The latest minutes of the US Federal Reserve's policy meeting showed Fed officials suggesting it "would likely take longer than previously thought" to get inflation fully under control following disappointingly high readings early this year.
And even though Fed Chair Jerome Powell said after that meeting that the Federal Reserve is more likely to cut rates than to hike them, the minutes said "various participants" were willing to raise rates if inflation worsens. That cut at rekindled hopes on Wall Street that the Fed will be able to cut its main interest rate at least once this year.

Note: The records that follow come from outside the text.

==> src/rtl/l15_buf_pkg.sv <==
// Shared types and widths for the L1.5 request buffer.
// Latency: n/a (declarations only).
// Backpressure: n/a.
package l15_buf_pkg;

  typedef enum logic {
    IDLE    = 1'b0,
    PRESENT = 1'b1
  } state_e;

  localparam int unsigned OUTST_W = 8;
  localparam int unsigned STATS_W = 32;

  // Saturating increment for the stall statistics counters.
  function automatic logic [STATS_W-1:0] sat_inc(input logic [STATS_W-1:0] v);
    return (&v) ? v : v + 1'b1;
  endfunction

endpackage

==> src/rtl/l15_req_fifo.sv <==
// Register FIFO of ReqWidth x Depth holding requests waiting for the L1.5.
// Latency: a push is visible at the head the cycle after it is written.
// Backpressure: exposes full/empty; the owner must not push when full nor pop when empty.
module l15_req_fifo #(
  parameter int unsigned ReqWidth = 128,
  parameter int unsigned Depth    = 4
) (
  input  logic                      clk_i,
  input  logic                      rst_ni,
  input  logic                      push,
  input  logic [ReqWidth-1:0]       push_dat,
  input  logic                      pop,
  output logic [ReqWidth-1:0]       head_dat,
  output logic [ReqWidth-1:0]       next_dat,
  output logic                      full,
  output logic                      empty,
  output logic [$clog2(Depth):0]    cnt
);

  localparam int unsigned AW = $clog2(Depth);
  localparam int unsigned CW = AW + 1;

  logic [ReqWidth-1:0] mem [Depth];
  logic [AW-1:0]       wr_ptr;
  logic [AW-1:0]       rd_ptr;
  logic [AW-1:0]       rd_nxt;

  assign rd_nxt   = rd_ptr + 1'b1;
  assign head_dat = mem[rd_ptr];
  // Entry behind the head, used for back-to-back presentation after a pop.
  assign next_dat = mem[rd_nxt];
  assign full     = (cnt == CW'(Depth));
  assign empty    = (cnt == '0);

  // Payload storage; contents are don't-care until written, so no reset.
  always_ff @(posedge clk_i) begin
    if (push) mem[wr_ptr] <= push_dat;
  end

  // Pointers wrap naturally because Depth is a power of two.
  always_ff @(posedge clk_i or negedge rst_ni) begin
    if (!rst_ni) begin
      wr_ptr <= '0;
      rd_ptr <= '0;
      cnt    <= '0;
    end else begin
      if (push) wr_ptr <= wr_ptr + 1'b1;
      if (pop)  rd_ptr <= rd_nxt;
      case ({push, pop})
        2'b10:   cnt <= cnt + 1'b1;
        2'b01:   cnt <= cnt - 1'b1;
        default: cnt <= cnt;
      endcase
    end
  end

endmodule

==> src/rtl/l15_req_buffer.sv <==
// Buffers core L1.5 requests and presents them to the L1.5 under an outstanding-request credit limit.
// Latency: core ack in cycle t presents on l15_val_o in t+1 when empty and credit is available.
// Backpressure: core_ack_o drops while the FIFO is full; presentation pauses at MaxOutstanding.
// Optional: define L15_REQ_BUF_STATS_EN to add saturating stall counters.
module l15_req_buffer
  import l15_buf_pkg::*;
#(
  parameter int unsigned ReqWidth       = 128,
  parameter int unsigned Depth          = 4,
  parameter int unsigned MaxOutstanding = 7
) (
  input  logic                clk_i,
  input  logic                rst_ni,
  input  logic                core_val_i,
  input  logic [ReqWidth-1:0] core_req_i,
  output logic                core_ack_o,
  output logic                l15_val_o,
  output logic [ReqWidth-1:0] l15_req_o,
  input  logic                l15_header_ack_i,
  input  logic                rtrn_val_i,
  output logic [OUTST_W-1:0]  outstanding_o,
  output logic                full_o,
  output logic                err_o
`ifdef L15_REQ_BUF_STATS_EN
  ,
  output logic [STATS_W-1:0]  stall_full_cnt_o,
  output logic [STATS_W-1:0]  stall_credit_cnt_o
`endif
);

  localparam int unsigned CW = $clog2(Depth) + 1;
  localparam logic [OUTST_W-1:0] MaxOut = OUTST_W'(MaxOutstanding);

  state_e              state;
  logic                push;
  logic                pop;
  logic                inc;
  logic                dec;
  logic                has_next;
  logic [ReqWidth-1:0] head_dat;
  logic [ReqWidth-1:0] next_dat;
  logic                fifo_full;
  logic                fifo_empty;
  logic [CW-1:0]       fifo_cnt;

  assign core_ack_o = core_val_i & ~fifo_full;
  assign full_o     = fifo_full;
  assign push       = core_ack_o;
  assign pop        = l15_val_o & l15_header_ack_i;
  // Something remains to present after this cycle's pop.
  assign has_next   = (fifo_cnt > CW'(1)) | push;
  assign inc        = pop;
  assign dec        = rtrn_val_i & ((outstanding_o != '0) | inc);

  l15_req_fifo #(
    .ReqWidth (ReqWidth),
    .Depth    (Depth)
  ) u_fifo (
    .clk_i    (clk_i),
    .rst_ni   (rst_ni),
    .push     (push),
    .push_dat (core_req_i),
    .pop      (pop),
    .head_dat (head_dat),
    .next_dat (next_dat),
    .full     (fifo_full),
    .empty    (fifo_empty),
    .cnt      (fifo_cnt)
  );

  // Presentation FSM: registered valid/payload held until the L1.5 acks the header.
  always_ff @(posedge clk_i or negedge rst_ni) begin
    if (!rst_ni) begin
      state     <= IDLE;
      l15_val_o <= 1'b0;
      l15_req_o <= '0;
    end else begin
      case (state)
        IDLE: begin
          if ((~fifo_empty | push) && (outstanding_o < MaxOut)) begin
            state     <= PRESENT;
            l15_val_o <= 1'b1;
            // An empty FIFO being pushed this cycle forwards the core payload directly.
            l15_req_o <= fifo_empty ? core_req_i : head_dat;
          end
        end
        PRESENT: begin
          if (l15_header_ack_i) begin
            if (has_next && ((outstanding_o + 1'b1) < MaxOut)) begin
              l15_req_o <= (fifo_cnt > CW'(1)) ? next_dat : core_req_i;
            end else begin
              state     <= IDLE;
              l15_val_o <= 1'b0;
            end
          end
        end
        default: begin
          state     <= IDLE;
          l15_val_o <= 1'b0;
        end
      endcase
    end
  end

  // Outstanding credit counter: up on header ack, down on return, never below zero.
  always_ff @(posedge clk_i or negedge rst_ni) begin
    if (!rst_ni) begin
      outstanding_o <= '0;
    end else begin
      case ({inc, dec})
        2'b10:   outstanding_o <= outstanding_o + 1'b1;
        2'b01:   outstanding_o <= outstanding_o - 1'b1;
        default: outstanding_o <= outstanding_o;
      endcase
    end
  end

  // Sticky error on a header ack with nothing presented or a return with nothing outstanding.
  always_ff @(posedge clk_i or negedge rst_ni) begin
    if (!rst_ni) begin
      err_o <= 1'b0;
    end else if ((l15_header_ack_i & ~l15_val_o) |
                 (rtrn_val_i & ~inc & (outstanding_o == '0))) begin
      err_o <= 1'b1;
    end
  end

`ifdef L15_REQ_BUF_STATS_EN
  // Saturating stall statistics: core blocked by a full FIFO, or queue blocked by credit.
  always_ff @(posedge clk_i or negedge rst_ni) begin
    if (!rst_ni) begin
      stall_full_cnt_o   <= '0;
      stall_credit_cnt_o <= '0;
    end else begin
      if (core_val_i & fifo_full) begin
        stall_full_cnt_o <= sat_inc(stall_full_cnt_o);
      end
      if (~fifo_empty && (state == IDLE) && (outstanding_o == MaxOut)) begin
        stall_credit_cnt_o <= sat_inc(stall_credit_cnt_o);
      end
    end
  end
`endif

endmodule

In recent speeches since that May 1 meeting, some Fed officials have indeed called those recent reports encouraging. But they have also said they still need to see months more of improving data before they could cut the federal funds rate, which is sitting at its highest level in more than 20 years.
The Fed is trying to pull off a tightrope walk where it slows the economy just enough through high interest rates to get inflation under control but not so much that it causes a bad recession.
Central banks around the world seem eager to cut interest rates, but "they may not go far" given how well economies are doing and how high inflation still is, according to Athanasios Vamvakidis, a strategist at Bank of America. He said in a BofA Global Research report that he expects only shallow cuts to interest rates, which may also come later than financial markets seem to be forecasting.
In other trading, US benchmark crude rose 3 cents to $77.60 a barrel. Brent crude, the international standard, rose 7 cents to $81.79 a barrel.
The US dollar fell to 156.77 Japanese yen from 156.80 yen. The euro rose to $1.0842 from $1.0824.